Another possible issue is executable size - if you have a lot of Go scripts they may take up a fair bit of space.
I wish Go had an interpreter / JIT mode for scripts.
Edit: Before someone says "but that's 3 times longer than the bash code!" please write the equivalent Bash code that has proper error checking.
I think for this small size of an example program the error checking in Go is pure overhead, but as soon as the program starts to have a few more functions it will be very useful to have more options than just to abort on fail (Bash trap style / set -e). So I don't have any problem with 'polluting' my source with `if err != nil` checks ;-)
What I am more concerned about are the different ways I have to call functions from different libraries like
That is a lot more 'special' than the other function calls and the bash version and probably requires more documentation reading than '$ curl --help'. But hey, thanks to your example I have a starting point and probably are going to experiment with it in the new future.For all the others who wrote that Bash is the right tool for the job: I read your warnings, opinions and suggestions and will keep them in mind while exploring the possibilities of using Go for script like jobs.
Just a few months ago I replaced an almost 100-line Go "script" with two lines in the Makefile. The fact that Go is great for big projects doesn't automatically make it good for everything. Go is for programs, not scripts.
My problems come from the other end: My Bash scripts tend to become larger. A few weeks ago I wrote a 'cache' utility function (very useful to cache curl requests for example). A few days ago I wanted to use it in a second script was just about to write a package manager for bash modules... I think that is the kind of situation you are getting into when the line count of a bash script increases and you are trying to do proper software development ;-)
So I am not going to build every script in Go from today on, but I would like to learn a bit more on when Go is a viable alternative to Bash.
I'd love to see some future bash like language that's strongly typed, has a consistent and simple syntax, but retains these advantages.
Hmm, but those IDEs actually do solve most of the problems author has had with Python. If one regularly code in Python, spending a few hours configuring the IDE is justifiable. I for example never write scripts outside the IDE, because why?

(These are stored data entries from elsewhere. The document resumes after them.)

[src/rtl/spf_pkg.sv]
package spf_pkg;
    // zero in every configuration field selects the power-on default
    localparam int unsigned SPF_CLK_HZ = 100_000_000;
    localparam int unsigned SPF_BAUD_DEFAULT = 9600;
    localparam int unsigned SPF_DIV_9600 = SPF_CLK_HZ / SPF_BAUD_DEFAULT;
    localparam int SPF_DIV_W = 16;
    localparam int SPF_DATA_BITS = 8;
    localparam logic [2:0] SPF_LAST_BIT = 3'h7;
    localparam logic [7:0] SPF_XON = 8'h11;
    localparam logic [7:0] SPF_XOFF = 8'h13;
    localparam logic [1:0] SPF_PAR_NONE = 2'h0;
    localparam logic [1:0] SPF_PAR_EVEN = 2'h1;
    localparam logic [1:0] SPF_PAR_ODD = 2'h2;
    localparam logic [2:0] SPF_BAUD_9600 = 3'h0;
    localparam logic [2:0] SPF_BAUD_19200 = 3'h1;
    localparam logic [2:0] SPF_BAUD_38400 = 3'h2;
    localparam logic [2:0] SPF_BAUD_57600 = 3'h3;
    localparam logic [2:0] SPF_BAUD_115200 = 3'h4;
    localparam logic SPF_LINE_IDLE = 1'b1;

    typedef struct packed {
        logic [2:0] baud_sel;
        logic [1:0] parity;
        logic flow_off;
        logic half_duplex;
        logic addr_en;
        logic [7:0] bus_addr;
    } spf_cfg_t;

    typedef enum logic [2:0] {
        SPF_ST_IDLE = 3'h0,
        SPF_ST_START = 3'h1,
        SPF_ST_DATA = 3'h3,
        SPF_ST_PAR = 3'h6,
        SPF_ST_STOP = 3'h2
    } spf_bit_st_t;

    function automatic logic [SPF_DIV_W-1:0] spf_bit_div(
        input logic [2:0] sel,
        input int unsigned d9600
    );
        int unsigned q;
        begin
            q = d9600;
            case (sel)
                SPF_BAUD_19200: q = d9600 / 2;
                SPF_BAUD_38400: q = d9600 / 4;
                SPF_BAUD_57600: q = d9600 / 6;
                SPF_BAUD_115200: q = d9600 / 12;
                default: q = d9600;
            endcase
            return q[SPF_DIV_W-1:0];
        end
    endfunction : spf_bit_div
endpackage : spf_pkg

[src/rtl/spf_buf.sv]
`timescale 1ns/1ps
module spf_buf #(
    parameter int W = spf_pkg::SPF_DATA_BITS // word width
) (
    input wire logic sys_clk_i, // clock
    input wire logic arst_n_i, // async reset, low
    input wire logic ce_i, // clock enable
    input wire logic in_valid_i, // word offered
    input wire logic [W-1:0] in_data_i, // word in
    output logic in_ready_o, // room for a word
    output logic out_valid_o, // head word valid
    output logic [W-1:0] out_data_o, // head word
    input wire logic out_ready_i // head taken
);
    import spf_pkg::*;

    logic spare_v_r;
    logic [W-1:0] spare_d_r;
    logic push;
    logic pop;

    // ready is a flop of its own so the port sees a registered output
    assign push = in_valid_i && !spare_v_r;
    assign pop = out_valid_o && out_ready_i;

    always_ff @(posedge sys_clk_i or negedge arst_n_i) begin
        if (!arst_n_i) begin
            out_valid_o <= 1'b0;
            out_data_o <= '0;
            spare_v_r <= 1'b0;
            spare_d_r <= '0;
            in_ready_o <= 1'b1;
        end else if (ce_i) begin
            if (pop && spare_v_r) begin
                out_data_o <= spare_d_r;
                spare_v_r <= 1'b0;
                in_ready_o <= 1'b1;
            end else if (pop || (push && !out_valid_o)) begin
                out_valid_o <= push;
                out_data_o <= in_data_i;
            end else if (push) begin
                spare_v_r <= 1'b1;
                in_ready_o <= 1'b0;
                spare_d_r <= in_data_i;
            end
        end
    end
endmodule : spf_buf

[src/rtl/spf_serial_port.sv]
`timescale 1ns/1ps
// Behaviour
// - in full duplex, transmit and receive run at once, independently
// - a side that cannot accept sends XOFF; peer stops on XOFF
// - when able again send XON; stopped sender resumes where it stopped
// - every character is 8 data bits, a parity bit when enabled, then 1 stop bit
// - defaults are 9600 baud, no parity, XON/XOFF enabled
// - baud rate, flow protocol and parity are set per port
// - flow control only in-band on data lines, no handshake lines
// - two-wire mode is half duplex: one driver at a time
// - second port goes half duplex only when that option is selected
// - on a shared bus the device answers only when addressed
// - a bridged port behaves exactly like the plain serial port
module spf_serial_port #(
    parameter bit SECOND_PORT = 1'b1, // half duplex allowed on this port
    parameter int unsigned DIV_9600 = spf_pkg::SPF_DIV_9600 // cycles per bit
) (
    input wire logic sys_clk_i, // 100 MHz clock
    input wire logic arst_n_i, // async reset, low
    input wire logic ce_i, // clock enable, low freezes
    input wire spf_pkg::spf_cfg_t cfg_i, // port configuration
    input wire logic rxd_i, // serial receive line
    output logic txd_o, // serial transmit line
    output logic txd_oe_o, // line driver enable
    input wire logic [7:0] tx_data_i, // character to send
    input wire logic tx_valid_i, // character offered
    output logic tx_ready_o, // character accepted
    output logic [7:0] rx_data_o, // received character
    output logic rx_valid_o, // received character valid
    input wire logic rx_ready_i, // received character taken
    output logic rx_par_err_o, // parity error pulse
    output logic rx_frm_err_o, // stop bit error pulse
    output logic rx_ovr_err_o, // overrun pulse
    output logic tx_paused_o, // peer sent XOFF
    output logic addressed_o // bus address matched
);
    import spf_pkg::*;

    logic hd_on;
    logic flow_on;
    logic par_on;
    logic par_odd;
    logic [SPF_DIV_W-1:0] div;
    logic [SPF_DIV_W-1:0] div_m1;
    logic [SPF_DIV_W-1:0] half_div;

    assign hd_on = SECOND_PORT && cfg_i.half_duplex;
    assign flow_on = !cfg_i.flow_off;
    assign par_on = cfg_i.parity != SPF_PAR_NONE;
    assign par_odd = cfg_i.parity == SPF_PAR_ODD;
    assign div = spf_bit_div(cfg_i.baud_sel, DIV_9600);
    assign div_m1 = div - 16'h0001;
    assign half_div = {1'b0, div[SPF_DIV_W-1:1]};

    // receive path
    spf_bit_st_t rx_st_r, rx_st_nxt;
    logic [SPF_DIV_W-1:0] rx_cnt_r, rx_cnt_nxt;
    logic [2:0] rx_bit_r, rx_bit_nxt;
    logic [7:0] rx_sh_r, rx_sh_nxt;
    logic rx_perr_r, rx_perr_nxt;
    logic rx_tick, rx_done, rx_ferr, rx_par_bad;
    logic rx_is_xon, rx_is_xoff, rx_is_addr, rx_push;
    logic rxb_ready;
    logic tx_busy;

    assign rx_tick = rx_cnt_r == '0;
    assign rx_done = rx_st_r == SPF_ST_STOP && rx_tick && rxd_i;
    assign rx_ferr = rx_st_r == SPF_ST_STOP && rx_tick && !rxd_i;
    assign rx_par_bad = rxd_i != (^rx_sh_r ^ par_odd);
    // with flow control on, flow characters never reach the user side
    assign rx_is_xon = rx_done && flow_on && rx_sh_r == SPF_XON;
    assign rx_is_xoff = rx_done && flow_on && rx_sh_r == SPF_XOFF;
    assign rx_is_addr = rx_done && hd_on && cfg_i.addr_en
        && rx_sh_r == cfg_i.bus_addr;
    assign rx_push = rx_done && !rx_is_xon && !rx_is_xoff && !rx_is_addr;

    always_comb begin
        rx_st_nxt = rx_st_r;
        rx_cnt_nxt = rx_cnt_r - 16'h0001;
        rx_bit_nxt = rx_bit_r;
        rx_sh_nxt = rx_sh_r;
        rx_perr_nxt = rx_perr_r;
        case (rx_st_r)
            SPF_ST_IDLE: begin
                rx_cnt_nxt = half_div;
                rx_perr_nxt = 1'b0;
                // own echo is ignored while this end drives the bus
                if (!rxd_i && !(hd_on && tx_busy)) begin
                    rx_st_nxt = SPF_ST_START;
                end
            end
            SPF_ST_START: begin
                if (rx_tick) begin
                    rx_cnt_nxt = div_m1;
                    rx_bit_nxt = 3'h0;
                    rx_st_nxt = rxd_i ? SPF_ST_IDLE : SPF_ST_DATA;
                end
            end
            SPF_ST_DATA: begin
                if (rx_tick) begin
                    rx_cnt_nxt = div_m1;
                    rx_sh_nxt = {rxd_i, rx_sh_r[7:1]};
                    rx_bit_nxt = rx_bit_r + 3'h1;
                    if (rx_bit_r == SPF_LAST_BIT) begin
                        rx_st_nxt = par_on ? SPF_ST_PAR : SPF_ST_STOP;
                    end
                end
            end
            SPF_ST_PAR: begin
                if (rx_tick) begin
                    rx_cnt_nxt = div_m1;
                    rx_perr_nxt = rx_par_bad;
                    rx_st_nxt = SPF_ST_STOP;
                end
            end
            SPF_ST_STOP: begin
                if (rx_tick) begin
                    rx_st_nxt = SPF_ST_IDLE;
                end
            end
            default: rx_st_nxt = SPF_ST_IDLE;
        endcase
    end

    always_ff @(posedge sys_clk_i or negedge arst_n_i) begin
        if (!arst_n_i) begin
            rx_st_r <= SPF_ST_IDLE;
            rx_cnt_r <= '0;
            rx_bit_r <= 3'h0;
            rx_sh_r <= 8'h00;
            rx_perr_r <= 1'b0;
            rx_par_err_o <= 1'b0;
            rx_frm_err_o <= 1'b0;
            rx_ovr_err_o <= 1'b0;
        end else if (ce_i) begin
            rx_st_r <= rx_st_nxt;
            rx_cnt_r <= rx_cnt_nxt;
            rx_bit_r <= rx_bit_nxt;
            rx_sh_r <= rx_sh_nxt;
            rx_perr_r <= rx_perr_nxt;
            rx_par_err_o <= rx_done && rx_perr_r;
            rx_frm_err_o <= rx_ferr;
            rx_ovr_err_o <= rx_push && !rxb_ready;
        end
    end

    // the same byte stream serves a bridged port unchanged
    spf_buf #(.W(SPF_DATA_BITS)) u_rx_buf (
        .sys_clk_i(sys_clk_i),
        .arst_n_i(arst_n_i),
        .ce_i(ce_i),
        .in_valid_i(rx_push),
        .in_data_i(rx_sh_r),
        .in_ready_o(rxb_ready),
        .out_valid_o(rx_valid_o),
        .out_data_o(rx_data_o),
        .out_ready_i(rx_ready_i)
    );

    // transmit path
    spf_bit_st_t tx_st_r, tx_st_nxt;
    logic [SPF_DIV_W-1:0] tx_cnt_r, tx_cnt_nxt;
    logic [2:0] tx_bit_r, tx_bit_nxt;
    logic [7:0] tx_sh_r, tx_sh_nxt;
    logic tx_par_r, tx_par_nxt;
    logic tx_pay_r, tx_pay_nxt;
    logic tx_tick, xoff_need, ctl_xoff, ctl_xon, permit;
    logic start_ctl, start_pay, release_bus;
    logic [7:0] load_byte;
    logic txb_valid;
    logic [7:0] txb_data;
    logic xoff_sent_r, addressed_r, tx_paused_r;
    logic txd_nxt;

    assign tx_tick = tx_cnt_r == '0;
    assign tx_busy = tx_st_r != SPF_ST_IDLE;
    // one occupied entry leaves room for a character already in flight
    assign xoff_need = flow_on && rx_valid_o;
    assign ctl_xoff = xoff_need && !xoff_sent_r;
    assign ctl_xon = flow_on && !xoff_need && xoff_sent_r;
    assign permit = !hd_on || !cfg_i.addr_en || addressed_r;
    assign start_ctl = !tx_busy && (ctl_xoff || ctl_xon) && permit;
    assign start_pay = !tx_busy && !(ctl_xoff || ctl_xon) && permit
        && txb_valid && !(flow_on && tx_paused_r);
    assign load_byte = ctl_xoff ? SPF_XOFF : (ctl_xon ? SPF_XON : txb_data);
    assign release_bus = tx_st_r == SPF_ST_STOP && tx_tick && tx_pay_r
        && !txb_valid;

    spf_buf #(.W(SPF_DATA_BITS)) u_tx_buf (
        .sys_clk_i(sys_clk_i),
        .arst_n_i(arst_n_i),
        .ce_i(ce_i),
        .in_valid_i(tx_valid_i),
        .in_data_i(tx_data_i),
        .in_ready_o(tx_ready_o),
        .out_valid_o(txb_valid),
        .out_data_o(txb_data),
        .out_ready_i(start_pay)
    );

    always_comb begin
        tx_st_nxt = tx_st_r;
        tx_cnt_nxt = tx_cnt_r - 16'h0001;
        tx_bit_nxt = tx_bit_r;
        tx_sh_nxt = tx_sh_r;
        tx_par_nxt = tx_par_r;
        tx_pay_nxt = tx_pay_r;
        case (tx_st_r)
            SPF_ST_IDLE: begin
                tx_cnt_nxt = div_m1;
                if (start_ctl || start_pay) begin
                    tx_st_nxt = SPF_ST_START;
                    tx_sh_nxt = load_byte;
                    tx_par_nxt = ^load_byte ^ par_odd;
                    tx_pay_nxt = start_pay;
                end
            end
            SPF_ST_START: begin
                if (tx_tick) begin
                    tx_cnt_nxt = div_m1;
                    tx_bit_nxt = 3'h0;
                    tx_st_nxt = SPF_ST_DATA;
                end
            end
            SPF_ST_DATA: begin
                if (tx_tick) begin
                    tx_cnt_nxt = div_m1;
                    tx_sh_nxt = {1'b0, tx_sh_r[7:1]};
                    tx_bit_nxt = tx_bit_r + 3'h1;
                    if (tx_bit_r == SPF_LAST_BIT) begin
                        tx_st_nxt = par_on ? SPF_ST_PAR : SPF_ST_STOP;
                    end
                end
            end
            SPF_ST_PAR: begin
                if (tx_tick) begin
                    tx_cnt_nxt = div_m1;
                    tx_st_nxt = SPF_ST_STOP;
                end
            end
            SPF_ST_STOP: begin
                if (tx_tick) begin
                    tx_st_nxt = SPF_ST_IDLE;
                end
            end
            default: tx_st_nxt = SPF_ST_IDLE;
        endcase
    end

    assign txd_nxt = tx_st_nxt == SPF_ST_START ? 1'b0 :
        tx_st_nxt == SPF_ST_DATA ? tx_sh_nxt[0] :
        tx_st_nxt == SPF_ST_PAR ? tx_par_nxt : SPF_LINE_IDLE;

    always_ff @(posedge sys_clk_i or negedge arst_n_i) begin
        if (!arst_n_i) begin
            tx_st_r <= SPF_ST_IDLE;
            tx_cnt_r <= '0;
            tx_bit_r <= 3'h0;
            tx_sh_r <= 8'h00;
            tx_par_r <= 1'b0;
            tx_pay_r <= 1'b0;
            txd_o <= SPF_LINE_IDLE;
            txd_oe_o <= 1'b0;
        end else if (ce_i) begin
            tx_st_r <= tx_st_nxt;
            tx_cnt_r <= tx_cnt_nxt;
            tx_bit_r <= tx_bit_nxt;
            tx_sh_r <= tx_sh_nxt;
            tx_par_r <= tx_par_nxt;
            tx_pay_r <= tx_pay_nxt;
            txd_o <= txd_nxt;
            txd_oe_o <= !hd_on || tx_st_nxt != SPF_ST_IDLE;
        end
    end

    // flow and address state; a set in the clearing cycle wins
    always_ff @(posedge sys_clk_i or negedge arst_n_i) begin
        if (!arst_n_i) begin
            xoff_sent_r <= 1'b0;
            tx_paused_r <= 1'b0;
            addressed_r <= 1'b0;
        end else if (ce_i) begin
            if (start_ctl) begin
                xoff_sent_r <= ctl_xoff;
            end else if (!flow_on) begin
                xoff_sent_r <= 1'b0;
            end
            if (!flow_on) begin
                tx_paused_r <= 1'b0;
            end else if (rx_is_xoff) begin
                tx_paused_r <= 1'b1;
            end else if (rx_is_xon) begin
                tx_paused_r <= 1'b0;
            end
            if (!hd_on || !cfg_i.addr_en) begin
                addressed_r <= 1'b0;
            end else if (rx_is_addr) begin
                addressed_r <= 1'b1;
            end else if (release_bus) begin
                addressed_r <= 1'b0;
            end
        end
    end

    assign tx_paused_o = tx_paused_r;
    assign addressed_o = addressed_r;
endmodule : spf_serial_port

If you need an IDE to solve common pain points of a language, isn't it fair to say that another language which lacks those pain points is a better fit for you? Using an IDE to aid you, to smooth things out and allow for more rapid development and better workflow is one thing. Being forced to use one because the language is lacking is a bad look on the language!
They can use heuristics to get fairly okish. Pycharm is not bad and VSCode's new Python extension seems to work fairly well. But it's never going to be as rock solid as Java code completion for example.
- I make stupid mistakes in Python constantly. I misname a variable or a function or I pass in the wrong arguments: Try mypy
- If the task is IO bound: Threads are the wrong the answer to that. You're going async by using Golang, why not in python?
- With Python, I have to ensure all the packages I need are installed on the remote machine: pipenv Like slezyr mentions
- Consistent Styling: Try autopep8 or black
- Intellisense: I would say "use Pycharm" but vscode is getting better I heard
Prospector does a better job and it prevents you from wasting time with what essentially are stylistic choices and BS like a hard 80 chars limit per line (remember, A Foolish Consistency is the Hobgoblin of Little Minds)
And yes, yes, automated stilling tools are better
Intelisense is needed but even the standard vim autocompletion plugin does an ok job
In Golang, you're still using a thread-based abstraction.
In Python, "going async" involves switching to a slightly different style of programming and using different I/O libraries. While that has advantages, using threads lets you stick with the standard style.